* _What you will do_:
Your answer is to be every line of the material that includes the string "period".

BEGIN Record extracts

**config.mk**
```make
export PLATFORM = sky130hd
export DESIGN_NAME = directed_cycle_detect_dfs_unit
export DESIGN_NICKNAME = d
export VERILOG_FILES = /design/src/dcd_pkg.sv /design/src/directed_cycle_detect_dfs_unit.sv /design/src/dcd_ram.sv
export VERILOG_INCLUDE_DIRS = /design/src /design/src/src
export SDC_FILE = /design/constraint.sdc
export NUM_CORES = 1
export LEC_CHECK = 0
export ABC_AREA = 0
export BUFFER_PORTS_ARGS = -buffer_cell sky130_fd_sc_hd__buf_4
export CAP_MARGIN = 20
export CORE_MARGIN = 2
export CORE_UTILIZATION = 57
export DETAILED_ROUTE_END_ITERATION = 7
export PLACE_DENSITY = 0.84
export REMOVE_ABC_BUFFERS = 1
export SKIP_CTS_REPAIR_TIMING = 1
export SYNTH_ARGS = -nofsm -noshare
export SYNTH_HDL_FRONTEND = slang
export SYNTH_SLANG_ARGS = --single-unit
```
**constraint.sdc**
```tcl
create_clock -name clk -period 4.05 [get_ports clk]
set_input_delay 0 -clock clk [delete_from_list [all_inputs] [get_ports clk]]
set_output_delay 0 -clock clk [all_outputs]
set_load 0.02 [all_outputs]
```
**src/assert_macros.svh**
```systemverilog
// Assertion macros used by the RTL of the cycle detector.
// No dependencies; the bodies are empty when SYNTHESIS is defined.
`ifndef ASSERT_MACROS_SVH
`define ASSERT_MACROS_SVH
`ifndef SYNTHESIS
// Property must hold at every clock edge outside reset.
`define ASSERT_ALWAYS(label, clk, rst_n, prop, msg) \
    label: assert property (@(posedge clk) disable iff (!rst_n) prop) else $error(msg);
// Condition must never be true outside reset.
`define ASSERT_NEVER(label, clk, rst_n, cond, msg) \
    label: assert property (@(posedge clk) disable iff (!rst_n) !(cond)) else $error(msg);
`else
`define ASSERT_ALWAYS(label, clk, rst_n, prop, msg)
`define ASSERT_NEVER(label, clk, rst_n, cond, msg)
`endif
`endif

```
**src/dcd_pkg.sv**
```systemverilog
// Package for the directed cycle detector: sizes, command codes, item types.
// No dependencies; used by the detector top module and the testbench.
package dcd_pkg;

    localparam int VERTICES = 16;
    localparam int VERTEX_W = 4;
    localparam int COUNT_W  = 5;

    localparam logic CMD_LOAD   = 1'b0;
    localparam logic CMD_SEARCH = 1'b1;

    typedef struct packed {
        logic                cmd;
        logic [VERTEX_W-1:0] row_index;
        logic [VERTICES-1:0] row_bits;
    } in_item_t;

    typedef struct packed {
        logic                found;
        logic [VERTEX_W-1:0] vertex;
        logic                last;
    } out_item_t;

    // One saved level of the search: its vertex and the next neighbour to try
    typedef struct packed {
        logic [VERTEX_W-1:0] vertex;
        logic [COUNT_W-1:0]  cursor;
    } stack_entry_t;

endpackage

```
**src/directed_cycle_detect_dfs_unit.sv**
```systemverilog
// Directed-graph cycle detector, depth-first search over an adjacency store.
// Depends on dcd_pkg, dcd_ram and assert_macros.svh.
//
// A load item (cmd 0) writes one adjacency row. A search item (cmd 1)
// walks the graph from roots 0 upward, neighbours in ascending order, one neighbour per
// cycle; each push passes through ST_LOADROW and each pop through ST_POPRD and ST_LOADROW,
// as the adjacency row and the saved stack level come out of RAMs with registered read
// data. Result items then go out while the output is free, each path entry below the top
// first read back from the stack RAM.
// The adjacency store reads as empty after reset through per-row valid flags, so no clearing
// pass is needed. The output register lets the next item be accepted while the last result
// still waits. vertex_count may only be written while no search is in progress.
`include "assert_macros.svh"

module directed_cycle_detect_dfs_unit
    import dcd_pkg::*;
(
    input  logic               clk,
    input  logic               rst_n,
    input  logic               cfg_write,
    input  logic [COUNT_W-1:0] cfg_data,
    input  logic               in_valid,
    output logic               in_ready,
    input  in_item_t           in_data,
    output logic               out_valid,
    input  logic               out_ready,
    output out_item_t          out_data
);

    typedef enum logic [9:0] {
        ST_IDLE     = 10'b00_0000_0001,
        ST_ROOT     = 10'b00_0000_0010,
        ST_LOADROW  = 10'b00_0000_0100,
        ST_SCAN     = 10'b00_0000_1000,
        ST_POPRD    = 10'b00_0001_0000,
        ST_EMIT_RD  = 10'b00_0010_0000,
        ST_EMIT_LD  = 10'b00_0100_0000,
        ST_EMIT_TOP = 10'b00_1000_0000,
        ST_EMIT_END = 10'b01_0000_0000,
        ST_NONE     = 10'b10_0000_0000
    } state_t;

    state_t              state_reg, state_next;
    logic [COUNT_W-1:0]  count_reg, count_next;
    logic [COUNT_W-1:0]  n_reg, n_next;
    logic [VERTICES-1:0] adj_valid_reg, adj_valid_next;
    logic [VERTICES-1:0] visited_reg, visited_next;
    logic [VERTICES-1:0] on_path_reg, on_path_next;
    logic [COUNT_W-1:0]  depth_reg, depth_next;
    logic [COUNT_W-1:0]  root_reg, root_next;
    logic [VERTEX_W-1:0] v_reg, v_next;
    logic [COUNT_W-1:0]  i_reg, i_next;
    logic [VERTEX_W-1:0] nb_reg, nb_next;
    logic [VERTICES-1:0] row_reg, row_next;
    logic                adj_hit_reg, adj_hit_next;
    logic [VERTEX_W-1:0] emit_k_reg, emit_k_next;
    logic                out_valid_reg, out_valid_next;
    out_item_t           out_data_reg, out_data_next;

    logic                adj_we;
    logic [VERTEX_W-1:0] adj_raddr;
    logic [VERTICES-1:0] adj_rdata;
    logic                stk_we;
    logic [VERTEX_W-1:0] stk_waddr;
    stack_entry_t        stk_wdata;
    logic [VERTEX_W-1:0] stk_raddr;
    stack_entry_t        stk_rdata;

    logic                out_free;
    logic [COUNT_W-1:0]  depth_m1;
    logic [VERTEX_W-1:0] i_idx;
    logic [VERTEX_W-1:0] root_idx;

    assign out_free  = !out_valid_reg || out_ready;
    assign depth_m1  = depth_reg - COUNT_W'(1);
    assign i_idx     = i_reg[VERTEX_W-1:0];
    assign root_idx  = root_reg[VERTEX_W-1:0];
    assign in_ready  = (state_reg == ST_IDLE);
    assign out_valid = out_valid_reg;
    assign out_data  = out_data_reg;

    dcd_ram #(.WIDTH(VERTICES), .DEPTH(VERTICES)) u_adj_ram (
        .clk   (clk),
        .we    (adj_we),
        .waddr (in_data.row_index),
        .wdata (in_data.row_bits),
        .raddr (adj_raddr),
        .rdata (adj_rdata)
    );

    // Saved levels below the top of the path; the top level lives in v_reg / i_reg.
    // A level is written on push and read back on a pop or when the path is emitted.
    dcd_ram #(.WIDTH($bits(stack_entry_t)), .DEPTH(VERTICES)) u_stack_ram (
        .clk   (clk),
        .we    (stk_we),
        .waddr (stk_waddr),
        .wdata (stk_wdata),
        .raddr (stk_raddr),
        .rdata (stk_rdata)
    );

    always_comb
    begin
        state_next     = state_reg;
        count_next     = cfg_write ? cfg_data : count_reg;
        n_next         = n_reg;
        adj_valid_next = adj_valid_reg;
        visited_next   = visited_reg;
        on_path_next   = on_path_reg;
        depth_next     = depth_reg;
        root_next      = root_reg;
        v_next         = v_reg;
        i_next         = i_reg;
        nb_next        = nb_reg;
        row_next       = row_reg;
        adj_hit_next   = adj_hit_reg;
        emit_k_next    = emit_k_reg;
        out_valid_next = out_valid_reg && !out_ready;
        out_data_next  = out_data_reg;
        adj_we         = 1'b0;
        adj_raddr      = v_reg;
        stk_we         = 1'b0;
        stk_waddr      = depth_m1[VERTEX_W-1:0];
        stk_wdata      = '{vertex: v_reg, cursor: i_reg + COUNT_W'(1)};
        stk_raddr      = emit_k_reg;

        unique case (state_reg)
            ST_IDLE:
            begin
                if (in_valid)
                begin
                    if (in_data.cmd == CMD_LOAD)
                    begin
                        adj_we = 1'b1;
                        adj_valid_next[in_data.row_index] = 1'b1;
                    end
                    else
                    begin
                        visited_next = '0;
                        on_path_next = '0;
                        depth_next   = '0;
                        root_next    = '0;
                        n_next       = (count_reg > COUNT_W'(VERTICES)) ?
                                       COUNT_W'(VERTICES) : count_reg;
                        state_next   = ST_ROOT;
                    end
                end
            end

            ST_ROOT:
            begin
                if (root_reg >= n_reg)
                begin
                    state_next = ST_NONE;
                end
                else if (visited_reg[root_idx])
                begin
                    root_next = root_reg + COUNT_W'(1);
                end
                else
                begin
                    visited_next[root_idx] = 1'b1;
                    on_path_next[root_idx] = 1'b1;
                    v_next       = root_idx;
                    i_next       = '0;
                    depth_next   = COUNT_W'(1);
                    adj_raddr    = root_idx;
                    adj_hit_next = adj_valid_reg[root_idx];
                    state_next   = ST_LOADROW;
                end
            end

            ST_LOADROW:
            begin
                row_next   = adj_hit_reg ? adj_rdata : '0;
                state_next = ST_SCAN;
            end

            ST_SCAN:
            begin
                if (i_reg >= n_reg)
                begin
                    // all neighbours tried: leave this vertex
                    on_path_next[v_reg] = 1'b0;
                    depth_next = depth_m1;
                    if (depth_reg == COUNT_W'(1))
                    begin
                        root_next  = root_reg + COUNT_W'(1);
                        state_next = ST_ROOT;
                    end
                    else
                    begin
                        stk_raddr  = VERTEX_W'(depth_reg - COUNT_W'(2));
                        state_next = ST_POPRD;
                    end
                end
                else if (!row_reg[i_idx])
                begin
                    i_next = i_reg + COUNT_W'(1);
                end
                else if (!visited_reg[i_idx])
                begin
                    if (depth_reg < COUNT_W'(VERTICES))
                    begin
                        stk_we = 1'b1;
                        visited_next[i_idx] = 1'b1;
                        on_path_next[i_idx] = 1'b1;
                        v_next       = i_idx;
                        i_next       = '0;
                        depth_next   = depth_reg + COUNT_W'(1);
                        adj_raddr    = i_idx;
                        adj_hit_next = adj_valid_reg[i_idx];
                        state_next   = ST_LOADROW;
                    end
                    else
                    begin
                        i_next = i_reg + COUNT_W'(1);
                    end
                end
                else if (on_path_reg[i_idx])
                begin
                    // back edge closes a cycle
                    nb_next     = i_idx;
                    emit_k_next = '0;
                    state_next  = (depth_reg == COUNT_W'(1)) ? ST_EMIT_TOP : ST_EMIT_RD;
                end
                else
                begin
                    i_next = i_reg + COUNT_W'(1);
                end
            end

            ST_POPRD:
            begin
                v_next       = stk_rdata.vertex;
                i_next       = stk_rdata.cursor;
                adj_raddr    = stk_rdata.vertex;
                adj_hit_next = adj_valid_reg[stk_rdata.vertex];
                state_next   = ST_LOADROW;
            end

            ST_EMIT_RD:
            begin
                // read only once the output slot is free, so the data can land next cycle
                if (out_free)
                begin
                    stk_raddr  = emit_k_reg;
                    state_next = ST_EMIT_LD;
                end
            end

            ST_EMIT_LD:
            begin
                out_valid_next = 1'b1;
                out_data_next  = '{found: 1'b1, vertex: stk_rdata.vertex, last: 1'b0};
                emit_k_next    = emit_k_reg + VERTEX_W'(1);
                if (COUNT_W'(emit_k_reg) + COUNT_W'(1) == depth_m1)
                begin
                    state_next = ST_EMIT_TOP;
                end
                else
                begin
                    state_next = ST_EMIT_RD;
                end
            end

            ST_EMIT_TOP:
            begin
                if (out_free)
                begin
                    out_valid_next = 1'b1;
                    out_data_next  = '{found: 1'b1, vertex: v_reg, last: 1'b0};
                    state_next     = ST_EMIT_END;
                end
            end

            ST_EMIT_END:
            begin
                if (out_free)
                begin
                    out_valid_next = 1'b1;
                    out_data_next  = '{found: 1'b1, vertex: nb_reg, last: 1'b1};
                    state_next     = ST_IDLE;
                end
            end

            ST_NONE:
            begin
                if (out_free)
                begin
                    out_valid_next = 1'b1;
                    out_data_next  = '{found: 1'b0, vertex: '0, last: 1'b1};
                    state_next     = ST_IDLE;
                end
            end

            default:
            begin
                state_next = ST_IDLE;
            end
        endcase
    end

    always_ff @(posedge clk or negedge rst_n)
    begin
        if (!rst_n)
        begin
            state_reg     <= ST_IDLE;
            count_reg     <= COUNT_W'(VERTICES);
            adj_valid_reg <= '0;
            visited_reg   <= '0;
            on_path_reg   <= '0;
            depth_reg     <= '0;
            out_valid_reg <= 1'b0;
        end
        else
        begin
            state_reg     <= state_next;
            count_reg     <= count_next;
            adj_valid_reg <= adj_valid_next;
            visited_reg   <= visited_next;
            on_path_reg   <= on_path_next;
            depth_reg     <= depth_next;
            out_valid_reg <= out_valid_next;
        end
    end

    always_ff @(posedge clk)
    begin
        n_reg        <= n_next;
        root_reg     <= root_next;
        v_reg        <= v_next;
        i_reg        <= i_next;
        nb_reg       <= nb_next;
        row_reg      <= row_next;
        adj_hit_reg  <= adj_hit_next;
        emit_k_reg   <= emit_k_next;
        out_data_reg <= out_data_next;
    end

    `ASSERT_ALWAYS(a_path_in_visited, clk, rst_n, (on_path_reg & ~visited_reg) == '0, "on-path vertex not visited")
    `ASSERT_ALWAYS(a_path_count, clk, rst_n, (state_reg == ST_SCAN) |-> ($countones(on_path_reg) == int'(depth_reg)), "path marks disagree with stack depth")
    `ASSERT_NEVER(a_emit_slot_free, clk, rst_n, (state_reg == ST_EMIT_LD) && out_valid_reg, "stack read data arrives with output slot busy")
    `ASSERT_ALWAYS(a_search_start, clk, rst_n, (in_valid && in_ready && (in_data.cmd == CMD_SEARCH)) |=> (state_reg == ST_ROOT), "search item did not start a search")
    `ASSERT_NEVER(a_depth_bound, clk, rst_n, depth_reg > COUNT_W'(VERTICES), "stack depth beyond vertex count")

endmodule

```
**src/dcd_ram.sv**
```systemverilog
// Generic single-write, single-read RAM with registered read data.
// No dependencies; used for the adjacency store and the path stack.
module dcd_ram #(
    parameter int WIDTH = 8,
    parameter int DEPTH = 16,
    localparam int AW = $clog2(DEPTH)
) (
    input  logic             clk,
    input  logic             we,
    input  logic [AW-1:0]    waddr,
    input  logic [WIDTH-1:0] wdata,
    input  logic [AW-1:0]    raddr,
    output logic [WIDTH-1:0] rdata
);

    logic [WIDTH-1:0] mem [DEPTH];

    always_ff @(posedge clk)
    begin
        if (we)
        begin
            mem[waddr] <= wdata;
        end
        rdata <= mem[raddr];
    end

endmodule

```
### Yosys cells after proc, flatten, opt, wreduce, memory -nomap -nowiden

Memory sizes are Yosys's and may differ from the RTL's. A register that Yosys moved wholly into a read port is not among the register bits.
Cells that the tools add are included.

| cells by class | value |
|---|---|
| add/sub/neg operators | 7 |
| magnitude comparators | 13 |
| equality and inequality tests | 37 |
| multiplexer cells | 116 |
| bitwise operators | 9 |
| reductions and logical operators | 25 |

Operators with widths:

| cell | number |
|---|---|
| 16-bit two-way mux | 14 |
| 10-bit two-way mux | 12 |
| 5-bit two-way mux | 20 |
| 16-bit case mux with 3 select lines | 2 |
| 10-bit case mux with 9 select lines | 1 |
| 16-bit bitwise OR | 5 |
| 4-bit two-way mux | 13 |
| 5-bit case mux with 3 select lines | 3 |
| 2-bit inequality test, second input constant | 16 |
| 1-bit two-way mux | 30 |
| 1-bit binary-select mux with 4-bit select | 7 |
| 4-bit by 5-bit < comparator with 1-bit output, second input constant | 5 |
| 6-bit case mux with 4 select lines | 1 |
| 6-bit two-way mux | 3 |
| 9-bit AND reduction | 2 |
| 16-bit AND | 1 |
| 1-bit demux with 4-bit select | 4 |
| 4-bit by 1-bit greater-or-equal comparator with 1-bit output, second input constant | 4 |
| 8-bit two-way mux | 2 |
| 16-bit NOT | 1 |
| 5-bit by 1-bit adder with 5-bit output, second input constant | 3 |
| 5-bit AND reduction | 3 |
| 7-bit AND reduction | 2 |
| 3-bit inequality test, second input constant | 4 |
| other kinds (37) | 49 |

| word-level totals | value |
|---|---|
| bits in registers | 119 |
| bits in writable memories | 400 |
| input bits | 31 |
| output and inout bits | 8 |
| word-level logic and storage cells | 227 |
| memories kept | 2 |

Memories:

| memory | depth | bits a word | rd ports | clocked after memory_dff | wr ports | RTL line | RTL |
|---|---|---|---|---|---|---|---|
| u_adj_ram.mem | 16 | 16 | 1 | 1 | 1 | dcd_ram.sv:16 | `logic [WIDTH-1:0] mem [DEPTH];` |
| u_stack_ram.mem | 16 | 9 | 1 | 1 | 1 | dcd_ram.sv:16 |  |

### Logic depth before layout (Yosys ltp)

Gate-level depths: netlist of run 1.

| logic depth | value |
|---|---|
| depth in word-level cells | 10 |
| mapped depth | 17 |
| depth with buffers taken out | 13 |

### Hierarchy

From an unflattened synthesis of run 1, not the netlist that was laid out.

| unflattened totals | value |
|---|---|
| cell total of the unflattened synthesis | 1364 |
| area total of the unflattened synthesis | 23252.3 um^2 |

Modules (own cells, without submodules):

| module | instances | cells an instance | area an instance (um^2) | sequential area each (um^2) |
|---|---|---|---|---|
| dcd_ram (u_adj_ram) | 1 | 432 | 10043.4 | 8007.7 |
| directed_cycle_detect_dfs_unit | 1 | 678 | 7428.4 | 3190.6 |
| dcd_ram (u_stack_ram) | 1 | 254 | 5780.5 | 4504.3 |

### Least setup slack after synthesis of run 1

No wires, ideal clock.

| timing | value |
|---|---|
| path kind | register to register |
| start | register i_reg[0] |
| end | register u_stack_ram.rdata[0], read port of u_stack_ram.mem |
| setup time | 139 ps |
| arrival time | 3846 ps |
| required time | 3911 ps |
| setup slack | 64 ps |
| stages on the path, launching flop included | 17 |
| path buffers | 4 |
| period minus slack after synthesis | 3986 ps |
| cells stage by stage | edfxtp_1 > buf_2 > buf_1 > inv_1 > ha_1 > nand2b_1 > a211oi_1 > o21ai_1 > nand2_1 > nor3_1 > mux2i_1 > clkbuf_1 > clkbuf_1 > mux2i_1 > mux2i_1 > mux2i_1 > mux2i_1 |

| on the way | value |
|---|---|
| cells in the longest elaborated chain, start to end | 3 |

Ends and longest elaborated chain:

| what | RTL line | RTL |
|---|---|---|
| start, declared | directed_cycle_detect_dfs_unit.sv:52 | `logic [COUNT_W-1:0] i_reg, i_next;` |
| start signal, assigned | directed_cycle_detect_dfs_unit.sv:333 | `i_reg <= i_next;` |
| 5-bit greater-or-equal comparator | directed_cycle_detect_dfs_unit.sv:181 | `if (i_reg >= n_reg)` |
| 4-bit two-way mux | directed_cycle_detect_dfs_unit.sv:181 |  |
| 4-bit two-way mux | n/a |  |
| end, declared | dcd_ram.sv:13 | `output logic [WIDTH-1:0] rdata` |

No other way between the ends.
A chain may end at the register's enable or synchronous reset.

### Final worst setup path of run 1

| timing | value |
|---|---|
| start | register state_reg[8] |
| end | register u_adj_ram.rdata[6], read port of u_adj_ram.mem |

| on the way | value |
|---|---|
| cells in the longest elaborated chain, start to end | 2 |
| elaborated cells on any way between the ends | 4 |
| classes of those cells | eq/ne (3); mux (1) |

Ends and longest elaborated chain:

| what | RTL line | RTL |
|---|---|---|
| start, declared | directed_cycle_detect_dfs_unit.sv:43 | `state_t state_reg, state_next;` |
| start signal, assigned | directed_cycle_detect_dfs_unit.sv:318 | `state_reg <= state_next;` |
| 10-bit by 5-bit equality test with 1-bit output, or another cell as far along | directed_cycle_detect_dfs_unit.sv:127 | `unique case (state_reg)` |
| 4-bit case mux with 3 select lines * | n/a |  |
| end, declared | dcd_ram.sv:13 |  |

Every way passes the cells marked *; elsewhere a longest branch is shown, timed or not.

END Record extracts

* _Written reply_:
create_clock -name clk -period 4.05 [get_ports clk]
| period minus slack after synthesis | 3986 ps |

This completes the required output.